-- WORK ORDER --
Copy every line that contains the string "metal" from the entries below.

[Saved data entries]
■ ■ ■ ■

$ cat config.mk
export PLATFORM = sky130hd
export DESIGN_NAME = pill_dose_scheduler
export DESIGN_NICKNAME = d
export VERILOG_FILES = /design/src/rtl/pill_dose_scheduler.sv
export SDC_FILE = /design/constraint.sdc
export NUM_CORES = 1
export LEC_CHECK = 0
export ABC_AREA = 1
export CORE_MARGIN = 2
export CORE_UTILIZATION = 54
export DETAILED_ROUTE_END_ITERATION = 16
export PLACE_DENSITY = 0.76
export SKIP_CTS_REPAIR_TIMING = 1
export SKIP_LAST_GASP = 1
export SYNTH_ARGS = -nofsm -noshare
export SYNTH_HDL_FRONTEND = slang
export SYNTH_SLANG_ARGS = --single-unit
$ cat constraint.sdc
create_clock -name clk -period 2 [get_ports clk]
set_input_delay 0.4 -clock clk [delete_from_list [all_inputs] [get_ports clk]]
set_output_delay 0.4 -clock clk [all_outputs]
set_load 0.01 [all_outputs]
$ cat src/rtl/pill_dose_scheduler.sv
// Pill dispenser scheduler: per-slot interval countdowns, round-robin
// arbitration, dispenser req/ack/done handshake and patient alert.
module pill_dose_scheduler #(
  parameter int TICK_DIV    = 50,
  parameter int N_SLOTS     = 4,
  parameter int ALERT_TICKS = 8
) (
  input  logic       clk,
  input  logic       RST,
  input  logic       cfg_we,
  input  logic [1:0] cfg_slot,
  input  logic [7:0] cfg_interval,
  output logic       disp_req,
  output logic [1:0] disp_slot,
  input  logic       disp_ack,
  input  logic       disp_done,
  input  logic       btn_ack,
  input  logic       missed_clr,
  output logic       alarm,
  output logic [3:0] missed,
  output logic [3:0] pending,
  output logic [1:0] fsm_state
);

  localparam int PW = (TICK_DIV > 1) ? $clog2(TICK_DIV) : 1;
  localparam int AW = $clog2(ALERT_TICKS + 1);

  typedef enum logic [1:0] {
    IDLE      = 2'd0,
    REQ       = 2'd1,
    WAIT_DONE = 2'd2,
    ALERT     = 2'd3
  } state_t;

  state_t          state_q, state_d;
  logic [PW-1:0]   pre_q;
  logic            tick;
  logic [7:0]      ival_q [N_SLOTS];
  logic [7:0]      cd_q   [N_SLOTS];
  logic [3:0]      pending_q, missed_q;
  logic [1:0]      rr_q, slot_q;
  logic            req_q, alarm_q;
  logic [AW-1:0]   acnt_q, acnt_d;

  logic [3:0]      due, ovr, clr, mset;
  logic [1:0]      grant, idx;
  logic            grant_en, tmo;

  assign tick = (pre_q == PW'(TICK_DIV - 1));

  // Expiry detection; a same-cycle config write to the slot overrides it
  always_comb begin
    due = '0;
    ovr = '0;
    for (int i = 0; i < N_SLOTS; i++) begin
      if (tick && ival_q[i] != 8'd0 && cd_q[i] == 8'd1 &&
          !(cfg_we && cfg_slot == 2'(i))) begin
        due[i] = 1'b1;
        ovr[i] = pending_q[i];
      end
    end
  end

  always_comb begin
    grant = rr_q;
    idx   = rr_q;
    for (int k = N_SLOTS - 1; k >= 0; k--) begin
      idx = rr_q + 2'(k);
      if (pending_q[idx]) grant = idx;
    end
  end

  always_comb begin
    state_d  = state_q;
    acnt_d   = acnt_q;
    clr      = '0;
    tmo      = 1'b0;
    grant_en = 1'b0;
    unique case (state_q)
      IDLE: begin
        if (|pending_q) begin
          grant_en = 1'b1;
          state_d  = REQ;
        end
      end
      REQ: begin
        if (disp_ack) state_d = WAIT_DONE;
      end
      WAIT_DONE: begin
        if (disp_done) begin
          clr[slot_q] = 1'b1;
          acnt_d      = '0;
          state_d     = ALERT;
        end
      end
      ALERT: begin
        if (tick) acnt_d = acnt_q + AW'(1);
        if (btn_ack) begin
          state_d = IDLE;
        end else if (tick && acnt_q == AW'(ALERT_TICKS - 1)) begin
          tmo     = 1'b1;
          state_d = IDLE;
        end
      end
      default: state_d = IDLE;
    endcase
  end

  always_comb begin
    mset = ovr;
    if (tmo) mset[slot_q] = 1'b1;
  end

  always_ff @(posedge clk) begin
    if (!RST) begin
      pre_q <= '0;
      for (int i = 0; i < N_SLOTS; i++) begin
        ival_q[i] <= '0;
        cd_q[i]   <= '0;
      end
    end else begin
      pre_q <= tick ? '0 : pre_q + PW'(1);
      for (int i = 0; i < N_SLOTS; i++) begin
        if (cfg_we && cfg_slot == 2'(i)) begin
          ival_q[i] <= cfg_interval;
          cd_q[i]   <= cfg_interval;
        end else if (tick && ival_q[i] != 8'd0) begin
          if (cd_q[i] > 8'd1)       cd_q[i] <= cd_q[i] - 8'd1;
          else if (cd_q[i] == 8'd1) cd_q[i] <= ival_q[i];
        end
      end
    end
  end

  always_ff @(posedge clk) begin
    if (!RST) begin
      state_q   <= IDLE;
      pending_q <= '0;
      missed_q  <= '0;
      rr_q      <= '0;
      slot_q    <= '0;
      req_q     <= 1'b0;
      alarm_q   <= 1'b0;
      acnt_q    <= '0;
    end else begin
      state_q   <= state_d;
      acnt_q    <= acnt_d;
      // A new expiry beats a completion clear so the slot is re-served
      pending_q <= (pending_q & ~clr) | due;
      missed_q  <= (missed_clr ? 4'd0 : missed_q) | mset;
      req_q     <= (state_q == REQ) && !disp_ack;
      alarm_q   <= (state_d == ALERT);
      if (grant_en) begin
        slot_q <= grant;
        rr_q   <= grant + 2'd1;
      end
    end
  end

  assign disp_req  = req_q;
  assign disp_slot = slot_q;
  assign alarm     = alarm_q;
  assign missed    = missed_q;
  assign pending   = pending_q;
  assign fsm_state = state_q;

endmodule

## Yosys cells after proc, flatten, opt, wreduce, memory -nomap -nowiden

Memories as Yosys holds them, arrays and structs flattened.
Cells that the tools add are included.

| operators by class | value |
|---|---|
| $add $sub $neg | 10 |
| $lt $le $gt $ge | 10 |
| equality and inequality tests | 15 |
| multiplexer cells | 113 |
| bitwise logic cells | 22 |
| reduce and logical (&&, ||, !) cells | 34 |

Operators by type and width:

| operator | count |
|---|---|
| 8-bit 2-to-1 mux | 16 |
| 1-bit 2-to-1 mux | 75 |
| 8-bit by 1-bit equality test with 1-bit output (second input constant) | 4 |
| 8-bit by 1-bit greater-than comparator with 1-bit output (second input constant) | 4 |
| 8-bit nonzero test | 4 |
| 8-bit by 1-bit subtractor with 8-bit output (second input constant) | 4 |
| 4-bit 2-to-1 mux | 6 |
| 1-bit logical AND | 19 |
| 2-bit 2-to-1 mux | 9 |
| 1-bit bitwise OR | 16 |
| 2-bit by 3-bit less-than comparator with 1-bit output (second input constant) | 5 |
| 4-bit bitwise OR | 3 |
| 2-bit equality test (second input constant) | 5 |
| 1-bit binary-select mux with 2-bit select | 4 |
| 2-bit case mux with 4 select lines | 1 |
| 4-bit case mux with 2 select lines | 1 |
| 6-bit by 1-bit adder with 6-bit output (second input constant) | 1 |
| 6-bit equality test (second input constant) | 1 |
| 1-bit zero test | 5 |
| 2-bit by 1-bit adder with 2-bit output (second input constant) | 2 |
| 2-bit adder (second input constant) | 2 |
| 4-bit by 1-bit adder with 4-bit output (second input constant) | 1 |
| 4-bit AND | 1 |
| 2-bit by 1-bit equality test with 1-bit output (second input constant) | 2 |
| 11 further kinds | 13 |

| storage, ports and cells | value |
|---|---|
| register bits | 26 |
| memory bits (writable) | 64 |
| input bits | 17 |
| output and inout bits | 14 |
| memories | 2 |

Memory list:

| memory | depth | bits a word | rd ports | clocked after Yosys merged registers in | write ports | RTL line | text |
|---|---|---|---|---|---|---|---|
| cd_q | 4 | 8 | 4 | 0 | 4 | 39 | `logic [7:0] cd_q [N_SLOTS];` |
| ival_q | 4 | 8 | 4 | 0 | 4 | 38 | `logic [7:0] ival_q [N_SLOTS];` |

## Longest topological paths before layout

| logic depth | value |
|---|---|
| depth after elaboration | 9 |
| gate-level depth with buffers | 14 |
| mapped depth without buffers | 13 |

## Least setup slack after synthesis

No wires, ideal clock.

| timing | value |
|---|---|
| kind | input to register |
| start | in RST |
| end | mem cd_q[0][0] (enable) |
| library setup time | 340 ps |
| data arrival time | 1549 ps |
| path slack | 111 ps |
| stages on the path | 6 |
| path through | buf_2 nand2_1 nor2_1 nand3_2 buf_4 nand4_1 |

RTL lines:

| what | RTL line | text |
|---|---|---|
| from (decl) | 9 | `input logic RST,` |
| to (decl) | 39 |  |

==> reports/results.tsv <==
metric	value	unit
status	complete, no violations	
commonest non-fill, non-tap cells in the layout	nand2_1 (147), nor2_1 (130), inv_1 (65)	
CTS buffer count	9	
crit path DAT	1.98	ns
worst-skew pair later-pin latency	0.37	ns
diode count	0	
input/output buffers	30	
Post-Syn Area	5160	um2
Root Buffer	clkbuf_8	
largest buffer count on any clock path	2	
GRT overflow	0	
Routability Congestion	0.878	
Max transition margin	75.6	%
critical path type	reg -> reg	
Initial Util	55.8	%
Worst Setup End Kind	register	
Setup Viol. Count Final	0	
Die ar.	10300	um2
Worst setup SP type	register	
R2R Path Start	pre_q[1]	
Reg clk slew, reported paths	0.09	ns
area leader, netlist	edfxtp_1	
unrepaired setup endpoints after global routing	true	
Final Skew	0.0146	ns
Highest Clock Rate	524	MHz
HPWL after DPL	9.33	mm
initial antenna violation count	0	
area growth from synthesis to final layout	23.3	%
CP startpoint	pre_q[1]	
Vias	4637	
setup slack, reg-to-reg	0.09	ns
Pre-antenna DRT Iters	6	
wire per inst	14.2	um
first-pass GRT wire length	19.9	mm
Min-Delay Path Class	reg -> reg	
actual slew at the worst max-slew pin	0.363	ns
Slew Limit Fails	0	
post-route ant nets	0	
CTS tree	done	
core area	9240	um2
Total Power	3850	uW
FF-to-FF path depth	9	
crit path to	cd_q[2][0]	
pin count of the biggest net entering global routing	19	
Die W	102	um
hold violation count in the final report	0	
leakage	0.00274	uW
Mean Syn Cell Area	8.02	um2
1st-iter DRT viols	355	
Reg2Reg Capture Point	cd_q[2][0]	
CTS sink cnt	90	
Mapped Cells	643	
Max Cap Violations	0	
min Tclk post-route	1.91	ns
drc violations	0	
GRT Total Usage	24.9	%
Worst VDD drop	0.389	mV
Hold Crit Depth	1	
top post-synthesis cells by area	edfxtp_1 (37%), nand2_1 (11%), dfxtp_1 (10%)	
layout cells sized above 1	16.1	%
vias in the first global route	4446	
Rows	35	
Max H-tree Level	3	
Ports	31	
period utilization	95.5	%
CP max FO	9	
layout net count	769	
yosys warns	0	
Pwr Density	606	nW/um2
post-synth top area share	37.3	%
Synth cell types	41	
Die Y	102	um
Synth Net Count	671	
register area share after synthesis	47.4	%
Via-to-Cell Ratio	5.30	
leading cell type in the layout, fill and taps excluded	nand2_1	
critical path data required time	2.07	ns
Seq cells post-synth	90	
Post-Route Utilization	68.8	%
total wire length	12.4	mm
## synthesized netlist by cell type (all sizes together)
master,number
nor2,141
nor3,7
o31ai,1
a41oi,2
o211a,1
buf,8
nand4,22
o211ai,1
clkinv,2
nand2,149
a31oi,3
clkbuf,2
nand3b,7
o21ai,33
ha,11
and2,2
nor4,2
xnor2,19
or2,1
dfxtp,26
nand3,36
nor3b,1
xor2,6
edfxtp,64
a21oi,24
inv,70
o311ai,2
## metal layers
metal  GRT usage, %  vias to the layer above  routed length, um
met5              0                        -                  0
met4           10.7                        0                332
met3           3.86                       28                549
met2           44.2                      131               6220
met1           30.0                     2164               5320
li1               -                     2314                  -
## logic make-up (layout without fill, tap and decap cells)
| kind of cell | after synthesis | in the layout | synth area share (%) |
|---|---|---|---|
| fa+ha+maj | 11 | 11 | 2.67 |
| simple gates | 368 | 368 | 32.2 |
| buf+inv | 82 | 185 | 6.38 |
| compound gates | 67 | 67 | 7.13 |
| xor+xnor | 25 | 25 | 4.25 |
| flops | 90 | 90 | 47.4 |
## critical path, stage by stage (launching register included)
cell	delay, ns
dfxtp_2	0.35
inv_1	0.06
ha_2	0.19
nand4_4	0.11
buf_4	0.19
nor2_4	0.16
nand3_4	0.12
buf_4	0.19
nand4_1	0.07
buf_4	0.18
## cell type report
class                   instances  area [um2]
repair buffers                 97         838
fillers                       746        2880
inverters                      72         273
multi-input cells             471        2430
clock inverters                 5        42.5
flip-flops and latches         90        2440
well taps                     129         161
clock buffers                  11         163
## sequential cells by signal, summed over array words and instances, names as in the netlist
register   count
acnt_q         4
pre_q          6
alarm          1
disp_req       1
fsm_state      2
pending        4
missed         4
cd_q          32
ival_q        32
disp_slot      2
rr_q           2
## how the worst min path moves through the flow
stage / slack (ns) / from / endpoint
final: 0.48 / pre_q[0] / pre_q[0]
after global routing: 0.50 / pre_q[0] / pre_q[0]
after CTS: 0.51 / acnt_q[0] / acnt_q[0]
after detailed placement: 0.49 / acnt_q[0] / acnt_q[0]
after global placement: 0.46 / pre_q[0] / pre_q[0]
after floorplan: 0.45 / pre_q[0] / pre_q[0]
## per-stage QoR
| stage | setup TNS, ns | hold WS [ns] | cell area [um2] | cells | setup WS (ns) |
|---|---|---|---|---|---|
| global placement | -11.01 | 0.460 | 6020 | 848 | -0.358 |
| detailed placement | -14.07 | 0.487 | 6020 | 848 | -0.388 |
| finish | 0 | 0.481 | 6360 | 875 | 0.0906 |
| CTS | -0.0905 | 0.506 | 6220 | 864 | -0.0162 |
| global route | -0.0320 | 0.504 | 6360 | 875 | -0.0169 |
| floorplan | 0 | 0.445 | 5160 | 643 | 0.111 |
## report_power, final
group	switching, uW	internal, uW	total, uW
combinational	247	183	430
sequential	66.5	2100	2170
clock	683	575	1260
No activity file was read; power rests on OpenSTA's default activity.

■ ■ ■ ■

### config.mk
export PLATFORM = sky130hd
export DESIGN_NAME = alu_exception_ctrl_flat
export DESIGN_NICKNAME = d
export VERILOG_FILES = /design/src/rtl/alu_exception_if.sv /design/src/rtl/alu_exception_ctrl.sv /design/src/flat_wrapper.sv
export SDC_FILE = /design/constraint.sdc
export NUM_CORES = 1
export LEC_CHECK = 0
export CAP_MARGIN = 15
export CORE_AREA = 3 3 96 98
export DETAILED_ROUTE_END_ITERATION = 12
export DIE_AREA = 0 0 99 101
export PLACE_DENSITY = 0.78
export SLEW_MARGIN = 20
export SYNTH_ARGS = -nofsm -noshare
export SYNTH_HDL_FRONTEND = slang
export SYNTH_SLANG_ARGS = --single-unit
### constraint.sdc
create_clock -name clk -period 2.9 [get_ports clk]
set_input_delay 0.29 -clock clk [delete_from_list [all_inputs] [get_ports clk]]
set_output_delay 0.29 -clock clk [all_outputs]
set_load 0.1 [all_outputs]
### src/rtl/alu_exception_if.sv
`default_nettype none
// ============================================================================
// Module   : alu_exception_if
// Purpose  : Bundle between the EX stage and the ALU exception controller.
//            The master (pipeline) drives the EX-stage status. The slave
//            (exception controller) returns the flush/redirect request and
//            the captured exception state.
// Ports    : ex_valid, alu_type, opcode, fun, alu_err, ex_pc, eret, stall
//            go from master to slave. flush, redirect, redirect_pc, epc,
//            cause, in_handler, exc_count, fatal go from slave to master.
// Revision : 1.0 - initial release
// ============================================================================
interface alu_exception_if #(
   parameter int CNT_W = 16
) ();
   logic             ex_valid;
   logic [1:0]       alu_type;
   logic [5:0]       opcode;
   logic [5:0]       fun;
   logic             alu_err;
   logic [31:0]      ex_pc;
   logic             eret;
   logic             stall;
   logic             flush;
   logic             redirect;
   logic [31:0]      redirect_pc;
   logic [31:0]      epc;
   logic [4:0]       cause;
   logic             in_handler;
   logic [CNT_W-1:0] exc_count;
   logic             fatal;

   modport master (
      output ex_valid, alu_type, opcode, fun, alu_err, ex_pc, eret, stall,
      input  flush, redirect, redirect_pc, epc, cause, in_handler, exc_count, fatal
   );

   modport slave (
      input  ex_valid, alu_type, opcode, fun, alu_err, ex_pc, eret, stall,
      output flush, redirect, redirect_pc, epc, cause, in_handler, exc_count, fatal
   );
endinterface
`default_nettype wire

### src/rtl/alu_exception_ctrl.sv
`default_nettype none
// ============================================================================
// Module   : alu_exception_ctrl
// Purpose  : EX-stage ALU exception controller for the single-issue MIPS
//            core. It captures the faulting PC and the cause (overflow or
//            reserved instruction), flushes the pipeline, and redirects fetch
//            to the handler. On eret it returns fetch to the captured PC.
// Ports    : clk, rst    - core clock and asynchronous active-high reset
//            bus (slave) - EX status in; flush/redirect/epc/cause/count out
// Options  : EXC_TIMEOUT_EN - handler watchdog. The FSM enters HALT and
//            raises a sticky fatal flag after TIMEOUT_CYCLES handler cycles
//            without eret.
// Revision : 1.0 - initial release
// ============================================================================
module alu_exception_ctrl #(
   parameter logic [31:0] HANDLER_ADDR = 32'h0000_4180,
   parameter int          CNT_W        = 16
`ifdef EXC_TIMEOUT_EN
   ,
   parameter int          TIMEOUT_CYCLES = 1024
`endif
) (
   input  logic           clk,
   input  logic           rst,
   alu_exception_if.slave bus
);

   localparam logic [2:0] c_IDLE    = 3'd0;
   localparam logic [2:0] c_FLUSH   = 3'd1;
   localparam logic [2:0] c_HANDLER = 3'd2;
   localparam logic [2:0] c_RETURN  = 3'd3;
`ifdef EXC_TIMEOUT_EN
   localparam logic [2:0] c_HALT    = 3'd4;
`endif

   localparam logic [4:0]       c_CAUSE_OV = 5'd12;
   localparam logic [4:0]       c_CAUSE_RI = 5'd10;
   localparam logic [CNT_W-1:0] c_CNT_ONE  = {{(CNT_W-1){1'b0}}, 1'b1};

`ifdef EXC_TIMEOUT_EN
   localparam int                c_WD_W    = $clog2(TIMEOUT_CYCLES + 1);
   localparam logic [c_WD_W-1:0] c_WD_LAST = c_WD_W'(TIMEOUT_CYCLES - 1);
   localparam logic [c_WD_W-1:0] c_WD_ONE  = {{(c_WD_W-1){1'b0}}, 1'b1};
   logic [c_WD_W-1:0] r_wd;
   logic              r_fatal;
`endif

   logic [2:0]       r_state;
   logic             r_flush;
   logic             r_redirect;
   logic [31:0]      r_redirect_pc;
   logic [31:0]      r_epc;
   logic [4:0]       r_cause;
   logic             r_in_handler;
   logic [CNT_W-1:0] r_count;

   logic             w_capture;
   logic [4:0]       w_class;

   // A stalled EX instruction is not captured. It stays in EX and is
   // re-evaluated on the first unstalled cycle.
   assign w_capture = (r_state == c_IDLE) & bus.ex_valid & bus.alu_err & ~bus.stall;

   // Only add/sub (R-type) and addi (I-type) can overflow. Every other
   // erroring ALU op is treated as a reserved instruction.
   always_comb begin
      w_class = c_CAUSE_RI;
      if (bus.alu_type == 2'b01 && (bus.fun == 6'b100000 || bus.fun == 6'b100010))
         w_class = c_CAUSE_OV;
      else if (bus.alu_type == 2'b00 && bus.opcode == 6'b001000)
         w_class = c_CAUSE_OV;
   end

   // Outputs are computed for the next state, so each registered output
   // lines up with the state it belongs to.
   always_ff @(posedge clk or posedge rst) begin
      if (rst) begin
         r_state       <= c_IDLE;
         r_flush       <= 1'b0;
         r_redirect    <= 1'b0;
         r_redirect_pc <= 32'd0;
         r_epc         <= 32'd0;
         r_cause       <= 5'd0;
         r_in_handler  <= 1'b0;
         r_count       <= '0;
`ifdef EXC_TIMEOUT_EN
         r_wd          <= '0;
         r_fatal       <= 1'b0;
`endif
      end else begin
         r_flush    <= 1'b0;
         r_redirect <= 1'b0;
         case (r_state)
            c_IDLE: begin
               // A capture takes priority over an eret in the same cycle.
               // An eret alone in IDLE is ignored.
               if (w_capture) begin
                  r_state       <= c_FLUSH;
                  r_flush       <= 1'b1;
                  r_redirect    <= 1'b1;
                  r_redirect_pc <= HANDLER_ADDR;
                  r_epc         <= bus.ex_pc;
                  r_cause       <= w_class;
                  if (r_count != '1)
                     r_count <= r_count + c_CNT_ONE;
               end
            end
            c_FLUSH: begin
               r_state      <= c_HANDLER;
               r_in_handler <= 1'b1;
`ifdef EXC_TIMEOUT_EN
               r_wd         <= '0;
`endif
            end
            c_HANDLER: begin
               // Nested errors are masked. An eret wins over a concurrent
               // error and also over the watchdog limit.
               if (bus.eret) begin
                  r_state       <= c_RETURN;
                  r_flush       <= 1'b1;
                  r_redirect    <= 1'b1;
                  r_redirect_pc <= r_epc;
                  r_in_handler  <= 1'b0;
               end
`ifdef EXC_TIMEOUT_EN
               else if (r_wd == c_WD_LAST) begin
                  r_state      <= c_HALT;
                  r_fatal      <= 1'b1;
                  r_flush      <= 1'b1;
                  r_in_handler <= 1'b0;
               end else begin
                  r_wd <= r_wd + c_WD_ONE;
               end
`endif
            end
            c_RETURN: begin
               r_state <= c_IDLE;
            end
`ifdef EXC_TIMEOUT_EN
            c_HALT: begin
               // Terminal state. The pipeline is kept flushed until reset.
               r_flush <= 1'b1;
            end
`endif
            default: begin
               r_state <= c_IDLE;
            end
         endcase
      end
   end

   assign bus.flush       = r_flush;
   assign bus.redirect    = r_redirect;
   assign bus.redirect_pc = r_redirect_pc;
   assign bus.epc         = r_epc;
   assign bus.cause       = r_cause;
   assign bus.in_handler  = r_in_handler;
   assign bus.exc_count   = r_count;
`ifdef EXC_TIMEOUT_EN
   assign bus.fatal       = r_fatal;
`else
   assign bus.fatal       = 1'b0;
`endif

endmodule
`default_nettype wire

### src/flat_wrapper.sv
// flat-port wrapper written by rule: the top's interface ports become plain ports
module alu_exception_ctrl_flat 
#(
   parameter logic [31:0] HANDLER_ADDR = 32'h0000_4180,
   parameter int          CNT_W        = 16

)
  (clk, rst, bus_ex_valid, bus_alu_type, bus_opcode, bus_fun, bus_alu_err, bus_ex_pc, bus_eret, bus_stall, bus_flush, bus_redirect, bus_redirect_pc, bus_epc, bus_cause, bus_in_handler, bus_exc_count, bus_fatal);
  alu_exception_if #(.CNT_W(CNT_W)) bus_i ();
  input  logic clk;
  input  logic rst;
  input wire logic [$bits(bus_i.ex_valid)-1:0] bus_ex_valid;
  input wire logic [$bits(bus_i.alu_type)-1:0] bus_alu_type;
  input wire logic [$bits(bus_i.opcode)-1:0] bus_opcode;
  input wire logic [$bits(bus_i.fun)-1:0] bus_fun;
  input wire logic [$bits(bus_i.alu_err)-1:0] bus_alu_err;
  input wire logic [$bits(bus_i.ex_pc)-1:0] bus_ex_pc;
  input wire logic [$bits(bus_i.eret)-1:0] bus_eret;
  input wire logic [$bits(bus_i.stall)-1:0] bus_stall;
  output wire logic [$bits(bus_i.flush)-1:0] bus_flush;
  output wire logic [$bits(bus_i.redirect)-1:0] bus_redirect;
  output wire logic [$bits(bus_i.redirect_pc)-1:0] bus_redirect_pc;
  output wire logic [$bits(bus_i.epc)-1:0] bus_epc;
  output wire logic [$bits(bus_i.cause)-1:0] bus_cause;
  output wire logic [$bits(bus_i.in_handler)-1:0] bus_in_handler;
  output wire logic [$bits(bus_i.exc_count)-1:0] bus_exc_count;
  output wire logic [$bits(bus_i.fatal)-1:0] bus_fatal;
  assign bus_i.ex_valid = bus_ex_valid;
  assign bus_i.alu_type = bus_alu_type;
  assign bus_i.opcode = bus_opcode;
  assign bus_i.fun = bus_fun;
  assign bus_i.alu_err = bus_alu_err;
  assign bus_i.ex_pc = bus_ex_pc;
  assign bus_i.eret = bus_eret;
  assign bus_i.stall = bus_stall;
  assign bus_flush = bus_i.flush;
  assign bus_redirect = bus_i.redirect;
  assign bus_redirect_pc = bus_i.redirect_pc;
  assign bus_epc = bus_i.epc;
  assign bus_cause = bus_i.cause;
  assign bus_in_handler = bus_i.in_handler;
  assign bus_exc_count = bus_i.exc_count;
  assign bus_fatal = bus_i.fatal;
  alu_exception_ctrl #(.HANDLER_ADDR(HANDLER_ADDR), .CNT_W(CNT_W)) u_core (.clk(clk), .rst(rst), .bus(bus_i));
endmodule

■ ■ ■ ■

-- RESULT BELOW --
## metal layers
metal  GRT usage, %  vias to the layer above  routed length, um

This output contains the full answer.